▶ What is expected
Look below for the line with "Note: power is". Extract that line and each one after it through the last, word for word.

▶ Source records
◆ ◆ ◆

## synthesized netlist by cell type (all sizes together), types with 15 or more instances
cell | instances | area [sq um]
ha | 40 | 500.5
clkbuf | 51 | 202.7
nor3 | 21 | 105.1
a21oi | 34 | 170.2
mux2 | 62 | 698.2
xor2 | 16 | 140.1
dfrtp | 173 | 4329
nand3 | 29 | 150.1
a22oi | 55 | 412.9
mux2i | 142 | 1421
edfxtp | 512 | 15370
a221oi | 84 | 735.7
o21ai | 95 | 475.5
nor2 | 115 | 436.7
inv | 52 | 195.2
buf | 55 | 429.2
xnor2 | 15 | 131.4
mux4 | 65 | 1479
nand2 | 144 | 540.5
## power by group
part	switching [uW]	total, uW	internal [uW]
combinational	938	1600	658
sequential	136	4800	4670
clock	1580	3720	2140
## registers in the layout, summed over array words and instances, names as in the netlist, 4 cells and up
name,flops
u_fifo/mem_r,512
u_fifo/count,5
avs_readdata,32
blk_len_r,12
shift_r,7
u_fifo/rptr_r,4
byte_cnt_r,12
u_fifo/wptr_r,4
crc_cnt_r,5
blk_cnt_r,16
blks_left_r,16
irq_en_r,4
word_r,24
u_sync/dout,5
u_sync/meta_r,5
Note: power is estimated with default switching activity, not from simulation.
[config.mk]
export PLATFORM = sky130hd
export DESIGN_NAME = edo_ctrl
export DESIGN_NICKNAME = d
export VERILOG_FILES = /design/src/edo_ctrl_pkg.sv /design/src/edo_ctrl.sv
export SDC_FILE = /design/constraint.sdc
export NUM_CORES = 1
export LEC_CHECK = 0
export BUFFER_PORTS_ARGS = -buffer_cell sky130_fd_sc_hd__buf_2
export CORE_MARGIN = 1
export CORE_UTILIZATION = 39
export CTS_BUF_LIST = sky130_fd_sc_hd__clkbuf_2
export CTS_CLUSTER_SIZE = 30
export DETAILED_ROUTE_END_ITERATION = 8
export PLACE_DENSITY = 0.6
export SYNTH_ARGS = -nofsm -noshare
export SYNTH_HDL_FRONTEND = slang
export SYNTH_SLANG_ARGS = --single-unit
[constraint.sdc]
create_clock -name mclk -period 3.6 [get_ports mclk]
set_clock_uncertainty 0.2 [all_clocks]
set_input_delay 0.18 -clock mclk [delete_from_list [all_inputs] [get_ports mclk]]
set_output_delay 0.18 -clock mclk [all_outputs]
set_load 0.02 [all_outputs]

◆ ◆ ◆

▶ Exercise answer
Note: power is estimated with default switching activity, not from simulation.
[config.mk]
export PLATFORM = sky130hd
export DESIGN_NAME = edo_ctrl
export DESIGN_NICKNAME = d
export VERILOG_FILES = /design/src/edo_ctrl_pkg.sv /design/src/edo_ctrl.sv
export SDC_FILE = /design/constraint.sdc
export NUM_CORES = 1
export LEC_CHECK = 0
export BUFFER_PORTS_ARGS = -buffer_cell sky130_fd_sc_hd__buf_2
export CORE_MARGIN = 1
export CORE_UTILIZATION = 39
export CTS_BUF_LIST = sky130_fd_sc_hd__clkbuf_2
export CTS_CLUSTER_SIZE = 30
export DETAILED_ROUTE_END_ITERATION = 8
export PLACE_DENSITY = 0.6
export SYNTH_ARGS = -nofsm -noshare
export SYNTH_HDL_FRONTEND = slang
export SYNTH_SLANG_ARGS = --single-unit
[constraint.sdc]
create_clock -name mclk -period 3.6 [get_ports mclk]
set_clock_uncertainty 0.2 [all_clocks]
set_input_delay 0.18 -clock mclk [delete_from_list [all_inputs] [get_ports mclk]]
set_output_delay 0.18 -clock mclk [all_outputs]
set_load 0.02 [all_outputs]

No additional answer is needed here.